[Task material]
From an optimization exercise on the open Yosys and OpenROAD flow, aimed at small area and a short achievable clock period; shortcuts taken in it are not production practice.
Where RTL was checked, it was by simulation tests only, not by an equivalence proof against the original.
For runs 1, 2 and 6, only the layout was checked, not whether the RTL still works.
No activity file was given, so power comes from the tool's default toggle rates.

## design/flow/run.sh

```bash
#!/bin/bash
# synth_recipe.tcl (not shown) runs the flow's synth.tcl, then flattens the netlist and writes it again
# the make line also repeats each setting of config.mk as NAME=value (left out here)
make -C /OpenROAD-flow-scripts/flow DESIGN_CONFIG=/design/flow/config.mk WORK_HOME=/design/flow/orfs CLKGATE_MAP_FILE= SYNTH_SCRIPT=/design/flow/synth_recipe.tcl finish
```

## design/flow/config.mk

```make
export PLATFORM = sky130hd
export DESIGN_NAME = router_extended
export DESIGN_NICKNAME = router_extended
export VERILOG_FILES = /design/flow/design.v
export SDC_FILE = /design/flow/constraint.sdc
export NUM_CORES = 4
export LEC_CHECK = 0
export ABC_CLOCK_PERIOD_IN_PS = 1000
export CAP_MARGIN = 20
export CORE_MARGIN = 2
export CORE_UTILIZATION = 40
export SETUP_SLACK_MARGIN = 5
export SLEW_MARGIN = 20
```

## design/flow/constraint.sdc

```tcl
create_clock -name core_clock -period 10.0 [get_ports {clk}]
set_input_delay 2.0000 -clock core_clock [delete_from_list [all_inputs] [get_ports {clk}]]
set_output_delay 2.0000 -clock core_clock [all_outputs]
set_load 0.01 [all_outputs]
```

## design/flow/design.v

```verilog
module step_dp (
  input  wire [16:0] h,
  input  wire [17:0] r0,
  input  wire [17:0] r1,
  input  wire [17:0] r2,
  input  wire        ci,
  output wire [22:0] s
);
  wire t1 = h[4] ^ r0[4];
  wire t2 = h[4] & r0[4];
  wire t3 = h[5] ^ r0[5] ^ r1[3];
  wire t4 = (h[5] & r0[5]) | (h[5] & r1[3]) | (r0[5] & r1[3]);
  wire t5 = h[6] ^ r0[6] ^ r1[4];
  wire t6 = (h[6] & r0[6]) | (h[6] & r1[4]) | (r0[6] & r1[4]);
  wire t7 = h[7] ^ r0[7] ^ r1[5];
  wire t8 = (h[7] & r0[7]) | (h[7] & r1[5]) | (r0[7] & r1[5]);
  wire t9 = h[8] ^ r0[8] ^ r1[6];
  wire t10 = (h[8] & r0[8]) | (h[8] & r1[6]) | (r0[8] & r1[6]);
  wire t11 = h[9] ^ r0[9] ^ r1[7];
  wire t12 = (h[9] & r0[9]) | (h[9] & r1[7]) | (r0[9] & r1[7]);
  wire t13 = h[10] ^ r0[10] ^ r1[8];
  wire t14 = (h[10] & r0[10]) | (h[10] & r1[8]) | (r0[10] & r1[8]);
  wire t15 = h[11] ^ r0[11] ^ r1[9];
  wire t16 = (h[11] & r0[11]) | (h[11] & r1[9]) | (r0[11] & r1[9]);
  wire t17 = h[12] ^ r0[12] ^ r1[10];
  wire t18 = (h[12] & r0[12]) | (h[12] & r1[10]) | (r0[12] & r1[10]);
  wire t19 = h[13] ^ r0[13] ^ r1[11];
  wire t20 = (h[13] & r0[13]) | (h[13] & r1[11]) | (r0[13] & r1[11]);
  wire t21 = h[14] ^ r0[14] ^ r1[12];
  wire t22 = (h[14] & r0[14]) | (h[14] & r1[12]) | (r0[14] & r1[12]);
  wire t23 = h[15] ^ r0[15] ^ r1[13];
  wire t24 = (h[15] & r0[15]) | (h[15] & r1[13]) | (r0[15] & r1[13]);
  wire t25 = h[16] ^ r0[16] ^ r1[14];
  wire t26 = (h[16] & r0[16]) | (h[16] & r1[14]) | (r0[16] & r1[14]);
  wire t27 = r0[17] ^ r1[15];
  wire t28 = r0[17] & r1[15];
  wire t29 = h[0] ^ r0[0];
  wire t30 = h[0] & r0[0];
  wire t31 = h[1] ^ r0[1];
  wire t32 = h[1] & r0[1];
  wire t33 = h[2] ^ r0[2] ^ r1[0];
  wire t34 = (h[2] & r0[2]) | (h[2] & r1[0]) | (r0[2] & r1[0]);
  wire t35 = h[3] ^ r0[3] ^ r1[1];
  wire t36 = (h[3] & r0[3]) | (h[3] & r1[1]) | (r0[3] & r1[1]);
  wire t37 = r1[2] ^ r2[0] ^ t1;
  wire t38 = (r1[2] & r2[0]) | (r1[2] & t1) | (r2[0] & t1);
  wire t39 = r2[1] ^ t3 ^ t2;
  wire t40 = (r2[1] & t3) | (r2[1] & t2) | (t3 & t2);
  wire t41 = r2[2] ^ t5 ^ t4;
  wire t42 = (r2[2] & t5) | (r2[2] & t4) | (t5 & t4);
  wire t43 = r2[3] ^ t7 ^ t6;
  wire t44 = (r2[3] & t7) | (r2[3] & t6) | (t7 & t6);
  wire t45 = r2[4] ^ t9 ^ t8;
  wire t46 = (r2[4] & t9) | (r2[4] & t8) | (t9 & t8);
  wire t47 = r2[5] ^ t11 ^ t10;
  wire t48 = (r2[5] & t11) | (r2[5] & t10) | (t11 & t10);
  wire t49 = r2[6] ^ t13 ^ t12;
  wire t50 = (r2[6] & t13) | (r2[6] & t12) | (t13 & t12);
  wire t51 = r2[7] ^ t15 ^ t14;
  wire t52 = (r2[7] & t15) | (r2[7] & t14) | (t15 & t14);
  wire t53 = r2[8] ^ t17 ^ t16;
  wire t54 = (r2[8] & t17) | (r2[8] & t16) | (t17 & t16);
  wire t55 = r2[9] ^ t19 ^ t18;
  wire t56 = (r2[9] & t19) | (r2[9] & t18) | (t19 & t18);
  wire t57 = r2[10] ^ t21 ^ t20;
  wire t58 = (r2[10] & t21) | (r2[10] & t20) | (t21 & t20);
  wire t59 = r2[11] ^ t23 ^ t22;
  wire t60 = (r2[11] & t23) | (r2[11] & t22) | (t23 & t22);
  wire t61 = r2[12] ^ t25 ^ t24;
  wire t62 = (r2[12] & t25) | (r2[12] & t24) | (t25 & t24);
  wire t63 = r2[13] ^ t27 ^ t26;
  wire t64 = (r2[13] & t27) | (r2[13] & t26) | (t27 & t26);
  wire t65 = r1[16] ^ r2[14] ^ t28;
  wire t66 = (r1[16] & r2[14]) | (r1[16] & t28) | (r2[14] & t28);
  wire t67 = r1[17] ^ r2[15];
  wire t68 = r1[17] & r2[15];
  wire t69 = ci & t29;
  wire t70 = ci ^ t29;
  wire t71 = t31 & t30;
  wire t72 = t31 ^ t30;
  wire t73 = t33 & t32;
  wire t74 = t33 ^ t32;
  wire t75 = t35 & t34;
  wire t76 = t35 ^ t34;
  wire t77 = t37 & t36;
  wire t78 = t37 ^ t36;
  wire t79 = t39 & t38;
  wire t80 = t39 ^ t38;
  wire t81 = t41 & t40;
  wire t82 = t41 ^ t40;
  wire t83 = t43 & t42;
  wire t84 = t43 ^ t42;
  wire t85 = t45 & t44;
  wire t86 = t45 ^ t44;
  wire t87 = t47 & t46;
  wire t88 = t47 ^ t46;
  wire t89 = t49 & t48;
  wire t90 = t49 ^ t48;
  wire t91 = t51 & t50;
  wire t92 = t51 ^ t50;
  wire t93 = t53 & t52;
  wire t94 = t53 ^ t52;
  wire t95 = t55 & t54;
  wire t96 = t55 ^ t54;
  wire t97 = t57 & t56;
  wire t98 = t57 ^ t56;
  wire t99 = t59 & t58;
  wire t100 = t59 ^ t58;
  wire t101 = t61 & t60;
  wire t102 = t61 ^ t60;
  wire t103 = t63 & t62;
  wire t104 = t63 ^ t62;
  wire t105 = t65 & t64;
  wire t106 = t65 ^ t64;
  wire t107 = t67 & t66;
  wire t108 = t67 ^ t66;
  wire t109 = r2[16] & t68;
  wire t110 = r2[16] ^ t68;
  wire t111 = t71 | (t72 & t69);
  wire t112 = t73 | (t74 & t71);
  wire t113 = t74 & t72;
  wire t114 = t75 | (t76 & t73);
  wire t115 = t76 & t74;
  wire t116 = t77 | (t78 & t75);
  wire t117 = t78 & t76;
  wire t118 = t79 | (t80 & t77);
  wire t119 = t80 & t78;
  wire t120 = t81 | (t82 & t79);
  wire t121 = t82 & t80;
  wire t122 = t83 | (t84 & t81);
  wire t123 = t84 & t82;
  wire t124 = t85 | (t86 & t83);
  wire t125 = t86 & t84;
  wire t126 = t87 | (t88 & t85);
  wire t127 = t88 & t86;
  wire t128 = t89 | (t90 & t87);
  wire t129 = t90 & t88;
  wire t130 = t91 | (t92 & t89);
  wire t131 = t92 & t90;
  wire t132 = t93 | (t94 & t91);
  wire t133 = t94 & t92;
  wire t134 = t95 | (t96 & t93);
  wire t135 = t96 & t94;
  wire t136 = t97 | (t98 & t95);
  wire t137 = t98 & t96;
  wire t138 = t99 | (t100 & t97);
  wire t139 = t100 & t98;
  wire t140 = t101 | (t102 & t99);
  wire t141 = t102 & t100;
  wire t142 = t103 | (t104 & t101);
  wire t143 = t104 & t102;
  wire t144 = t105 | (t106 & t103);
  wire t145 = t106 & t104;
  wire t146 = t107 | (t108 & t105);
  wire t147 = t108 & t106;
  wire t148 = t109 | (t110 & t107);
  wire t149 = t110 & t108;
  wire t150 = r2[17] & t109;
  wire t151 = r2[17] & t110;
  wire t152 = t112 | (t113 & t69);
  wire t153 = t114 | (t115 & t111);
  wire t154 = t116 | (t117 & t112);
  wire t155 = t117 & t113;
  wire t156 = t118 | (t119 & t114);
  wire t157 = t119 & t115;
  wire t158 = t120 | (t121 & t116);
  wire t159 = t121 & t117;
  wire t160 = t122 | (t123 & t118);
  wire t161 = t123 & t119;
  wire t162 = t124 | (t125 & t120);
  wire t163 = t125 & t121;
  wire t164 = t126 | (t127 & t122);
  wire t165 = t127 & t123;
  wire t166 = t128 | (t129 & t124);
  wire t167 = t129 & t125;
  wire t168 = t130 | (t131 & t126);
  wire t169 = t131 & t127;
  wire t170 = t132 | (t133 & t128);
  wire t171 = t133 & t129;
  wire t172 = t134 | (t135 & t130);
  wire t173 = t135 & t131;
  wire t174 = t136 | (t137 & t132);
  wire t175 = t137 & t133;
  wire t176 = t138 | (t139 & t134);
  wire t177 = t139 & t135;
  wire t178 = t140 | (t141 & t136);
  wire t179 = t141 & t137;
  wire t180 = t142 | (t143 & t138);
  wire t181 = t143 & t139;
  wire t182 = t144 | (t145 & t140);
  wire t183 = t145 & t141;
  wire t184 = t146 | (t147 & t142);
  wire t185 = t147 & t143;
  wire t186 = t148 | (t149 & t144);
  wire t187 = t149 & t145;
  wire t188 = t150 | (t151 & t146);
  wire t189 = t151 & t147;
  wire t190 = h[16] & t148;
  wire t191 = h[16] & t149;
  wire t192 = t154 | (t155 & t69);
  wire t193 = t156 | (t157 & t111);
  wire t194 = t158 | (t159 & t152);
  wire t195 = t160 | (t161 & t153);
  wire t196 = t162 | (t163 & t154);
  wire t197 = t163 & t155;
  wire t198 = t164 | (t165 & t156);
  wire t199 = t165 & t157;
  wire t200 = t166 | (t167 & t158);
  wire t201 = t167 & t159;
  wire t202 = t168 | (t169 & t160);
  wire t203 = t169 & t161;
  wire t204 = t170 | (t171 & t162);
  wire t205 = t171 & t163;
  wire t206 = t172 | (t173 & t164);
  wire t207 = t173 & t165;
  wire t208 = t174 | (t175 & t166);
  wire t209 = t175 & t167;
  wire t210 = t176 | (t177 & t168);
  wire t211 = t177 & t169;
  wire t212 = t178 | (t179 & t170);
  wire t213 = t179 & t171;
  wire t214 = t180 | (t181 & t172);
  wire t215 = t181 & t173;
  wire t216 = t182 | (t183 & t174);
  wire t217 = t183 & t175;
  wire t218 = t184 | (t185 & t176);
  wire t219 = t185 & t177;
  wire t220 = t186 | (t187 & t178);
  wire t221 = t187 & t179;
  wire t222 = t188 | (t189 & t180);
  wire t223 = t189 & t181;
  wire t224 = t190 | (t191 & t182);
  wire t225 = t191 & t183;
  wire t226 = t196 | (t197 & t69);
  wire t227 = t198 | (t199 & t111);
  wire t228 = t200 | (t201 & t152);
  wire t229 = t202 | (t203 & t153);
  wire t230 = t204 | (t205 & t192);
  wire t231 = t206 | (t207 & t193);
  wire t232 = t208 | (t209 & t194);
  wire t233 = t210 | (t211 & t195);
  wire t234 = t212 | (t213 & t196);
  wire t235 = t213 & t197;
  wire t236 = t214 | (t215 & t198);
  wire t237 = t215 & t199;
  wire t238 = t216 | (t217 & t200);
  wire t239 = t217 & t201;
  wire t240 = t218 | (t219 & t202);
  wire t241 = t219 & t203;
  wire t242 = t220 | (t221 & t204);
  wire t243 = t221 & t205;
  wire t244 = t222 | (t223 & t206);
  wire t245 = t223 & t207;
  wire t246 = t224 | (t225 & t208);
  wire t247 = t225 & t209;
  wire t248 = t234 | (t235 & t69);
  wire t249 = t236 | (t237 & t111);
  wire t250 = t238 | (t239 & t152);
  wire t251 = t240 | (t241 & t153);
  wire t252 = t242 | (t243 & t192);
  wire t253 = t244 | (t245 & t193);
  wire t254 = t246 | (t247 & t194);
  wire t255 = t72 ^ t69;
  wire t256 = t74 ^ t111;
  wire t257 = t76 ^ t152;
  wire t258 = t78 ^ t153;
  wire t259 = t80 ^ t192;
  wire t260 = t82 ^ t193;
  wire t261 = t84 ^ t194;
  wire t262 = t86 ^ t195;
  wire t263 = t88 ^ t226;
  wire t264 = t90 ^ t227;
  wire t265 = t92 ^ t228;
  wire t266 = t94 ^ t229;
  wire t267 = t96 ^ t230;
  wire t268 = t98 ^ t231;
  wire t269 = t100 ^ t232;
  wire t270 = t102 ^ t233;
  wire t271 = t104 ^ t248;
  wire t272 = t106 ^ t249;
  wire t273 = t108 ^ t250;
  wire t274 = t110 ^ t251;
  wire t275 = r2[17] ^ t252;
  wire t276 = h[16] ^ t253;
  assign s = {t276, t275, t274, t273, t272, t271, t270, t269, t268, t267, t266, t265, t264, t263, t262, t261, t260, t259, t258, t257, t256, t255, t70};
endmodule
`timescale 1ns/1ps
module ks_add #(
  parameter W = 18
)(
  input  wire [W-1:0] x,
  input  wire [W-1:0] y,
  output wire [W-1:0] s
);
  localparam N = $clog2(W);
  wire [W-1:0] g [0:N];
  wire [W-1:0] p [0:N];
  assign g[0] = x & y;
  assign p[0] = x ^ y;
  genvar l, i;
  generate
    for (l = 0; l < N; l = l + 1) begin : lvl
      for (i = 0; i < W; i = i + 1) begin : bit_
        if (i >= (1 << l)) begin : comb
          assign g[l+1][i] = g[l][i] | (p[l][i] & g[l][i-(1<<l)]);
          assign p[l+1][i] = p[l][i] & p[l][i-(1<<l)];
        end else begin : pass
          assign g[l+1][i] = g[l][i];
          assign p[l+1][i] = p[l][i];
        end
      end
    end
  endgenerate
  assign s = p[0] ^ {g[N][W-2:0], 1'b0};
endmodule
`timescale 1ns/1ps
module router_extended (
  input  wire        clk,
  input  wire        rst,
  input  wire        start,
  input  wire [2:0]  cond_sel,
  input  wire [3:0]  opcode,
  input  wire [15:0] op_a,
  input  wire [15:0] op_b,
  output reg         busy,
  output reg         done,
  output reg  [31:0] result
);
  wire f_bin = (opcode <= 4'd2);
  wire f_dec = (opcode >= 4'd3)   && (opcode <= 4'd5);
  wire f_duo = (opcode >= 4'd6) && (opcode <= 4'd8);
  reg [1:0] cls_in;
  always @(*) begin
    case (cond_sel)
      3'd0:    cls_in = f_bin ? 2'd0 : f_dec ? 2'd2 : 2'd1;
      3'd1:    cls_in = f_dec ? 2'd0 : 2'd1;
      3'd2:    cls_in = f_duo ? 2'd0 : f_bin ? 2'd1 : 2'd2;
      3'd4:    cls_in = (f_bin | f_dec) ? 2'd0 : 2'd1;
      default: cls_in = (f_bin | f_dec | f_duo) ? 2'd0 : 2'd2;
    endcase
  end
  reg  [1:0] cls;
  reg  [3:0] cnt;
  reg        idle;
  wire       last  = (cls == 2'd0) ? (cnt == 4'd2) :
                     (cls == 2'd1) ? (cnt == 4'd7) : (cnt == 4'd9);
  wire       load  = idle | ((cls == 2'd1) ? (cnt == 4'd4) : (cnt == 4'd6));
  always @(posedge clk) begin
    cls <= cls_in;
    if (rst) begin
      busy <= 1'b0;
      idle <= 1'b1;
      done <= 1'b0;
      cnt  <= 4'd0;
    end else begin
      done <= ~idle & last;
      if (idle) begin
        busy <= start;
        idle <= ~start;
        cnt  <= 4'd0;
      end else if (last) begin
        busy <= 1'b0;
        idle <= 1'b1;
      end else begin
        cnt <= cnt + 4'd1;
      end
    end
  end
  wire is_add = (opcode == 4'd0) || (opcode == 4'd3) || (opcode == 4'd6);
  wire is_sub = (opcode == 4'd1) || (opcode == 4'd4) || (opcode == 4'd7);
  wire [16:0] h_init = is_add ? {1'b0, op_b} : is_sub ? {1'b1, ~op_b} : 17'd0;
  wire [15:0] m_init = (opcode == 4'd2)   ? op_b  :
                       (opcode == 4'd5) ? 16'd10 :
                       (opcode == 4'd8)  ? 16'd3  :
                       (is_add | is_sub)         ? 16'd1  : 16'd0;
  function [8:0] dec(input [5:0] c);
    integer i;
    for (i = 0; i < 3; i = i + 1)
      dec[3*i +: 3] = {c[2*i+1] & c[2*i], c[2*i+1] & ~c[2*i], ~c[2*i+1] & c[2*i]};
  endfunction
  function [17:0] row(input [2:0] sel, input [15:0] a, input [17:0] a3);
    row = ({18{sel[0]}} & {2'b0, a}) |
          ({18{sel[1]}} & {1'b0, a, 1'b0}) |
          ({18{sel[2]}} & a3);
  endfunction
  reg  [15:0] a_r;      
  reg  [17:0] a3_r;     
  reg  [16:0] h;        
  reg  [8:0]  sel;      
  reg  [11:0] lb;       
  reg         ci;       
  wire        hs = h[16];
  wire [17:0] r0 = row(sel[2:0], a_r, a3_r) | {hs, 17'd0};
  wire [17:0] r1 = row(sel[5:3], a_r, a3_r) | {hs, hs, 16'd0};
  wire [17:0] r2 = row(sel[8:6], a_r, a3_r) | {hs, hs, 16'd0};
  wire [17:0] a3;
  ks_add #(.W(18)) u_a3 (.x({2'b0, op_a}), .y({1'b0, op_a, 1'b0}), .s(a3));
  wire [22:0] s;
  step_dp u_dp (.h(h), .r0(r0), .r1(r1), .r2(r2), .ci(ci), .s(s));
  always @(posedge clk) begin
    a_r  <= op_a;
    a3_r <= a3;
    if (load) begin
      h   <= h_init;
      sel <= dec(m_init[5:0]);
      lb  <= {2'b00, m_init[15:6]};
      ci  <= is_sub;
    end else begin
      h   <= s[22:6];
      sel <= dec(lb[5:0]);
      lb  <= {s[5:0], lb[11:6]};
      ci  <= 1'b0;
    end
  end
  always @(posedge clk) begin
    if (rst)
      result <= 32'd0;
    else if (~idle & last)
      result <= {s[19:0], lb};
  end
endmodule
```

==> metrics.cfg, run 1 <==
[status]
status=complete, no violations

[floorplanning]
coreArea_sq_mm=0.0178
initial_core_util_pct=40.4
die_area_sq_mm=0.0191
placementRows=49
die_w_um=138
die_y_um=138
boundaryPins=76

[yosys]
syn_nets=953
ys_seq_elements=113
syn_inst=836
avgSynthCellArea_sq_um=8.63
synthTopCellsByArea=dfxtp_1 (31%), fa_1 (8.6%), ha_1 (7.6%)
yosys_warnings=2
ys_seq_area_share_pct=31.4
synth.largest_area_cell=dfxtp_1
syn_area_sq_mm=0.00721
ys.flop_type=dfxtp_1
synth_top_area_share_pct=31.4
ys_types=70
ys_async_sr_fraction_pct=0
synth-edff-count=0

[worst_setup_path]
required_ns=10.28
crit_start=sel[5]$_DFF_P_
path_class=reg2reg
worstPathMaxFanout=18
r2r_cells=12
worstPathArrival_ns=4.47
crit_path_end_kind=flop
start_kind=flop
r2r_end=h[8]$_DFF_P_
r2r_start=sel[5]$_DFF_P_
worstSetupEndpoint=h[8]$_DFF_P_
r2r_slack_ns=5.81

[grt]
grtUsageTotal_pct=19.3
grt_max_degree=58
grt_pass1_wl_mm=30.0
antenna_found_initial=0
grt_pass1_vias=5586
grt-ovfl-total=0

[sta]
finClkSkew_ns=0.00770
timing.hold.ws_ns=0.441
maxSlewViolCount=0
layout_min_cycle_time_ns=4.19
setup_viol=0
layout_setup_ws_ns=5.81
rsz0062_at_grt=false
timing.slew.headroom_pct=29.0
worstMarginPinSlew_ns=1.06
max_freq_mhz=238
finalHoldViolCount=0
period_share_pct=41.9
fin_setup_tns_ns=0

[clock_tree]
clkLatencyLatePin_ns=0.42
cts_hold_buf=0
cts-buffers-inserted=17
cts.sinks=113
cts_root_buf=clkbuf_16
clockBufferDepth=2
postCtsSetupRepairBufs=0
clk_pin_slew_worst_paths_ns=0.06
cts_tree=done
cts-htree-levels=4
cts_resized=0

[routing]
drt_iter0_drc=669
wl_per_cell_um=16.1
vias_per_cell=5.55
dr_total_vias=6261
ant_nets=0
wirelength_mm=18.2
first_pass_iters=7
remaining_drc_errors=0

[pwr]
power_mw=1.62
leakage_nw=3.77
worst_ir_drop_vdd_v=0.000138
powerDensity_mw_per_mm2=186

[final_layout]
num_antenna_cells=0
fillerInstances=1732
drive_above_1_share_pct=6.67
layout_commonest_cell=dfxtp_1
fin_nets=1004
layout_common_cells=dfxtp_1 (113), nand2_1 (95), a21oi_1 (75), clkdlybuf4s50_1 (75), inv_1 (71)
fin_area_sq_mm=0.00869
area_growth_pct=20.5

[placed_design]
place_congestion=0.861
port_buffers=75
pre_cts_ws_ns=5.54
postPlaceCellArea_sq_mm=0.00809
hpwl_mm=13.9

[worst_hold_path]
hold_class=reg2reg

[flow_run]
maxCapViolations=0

[Exercise instructions] When a line among the entries above contains "done", copy it.

[Finished task]
  output reg         done,
      done <= 1'b0;
      done <= ~idle & last;
cts_tree=done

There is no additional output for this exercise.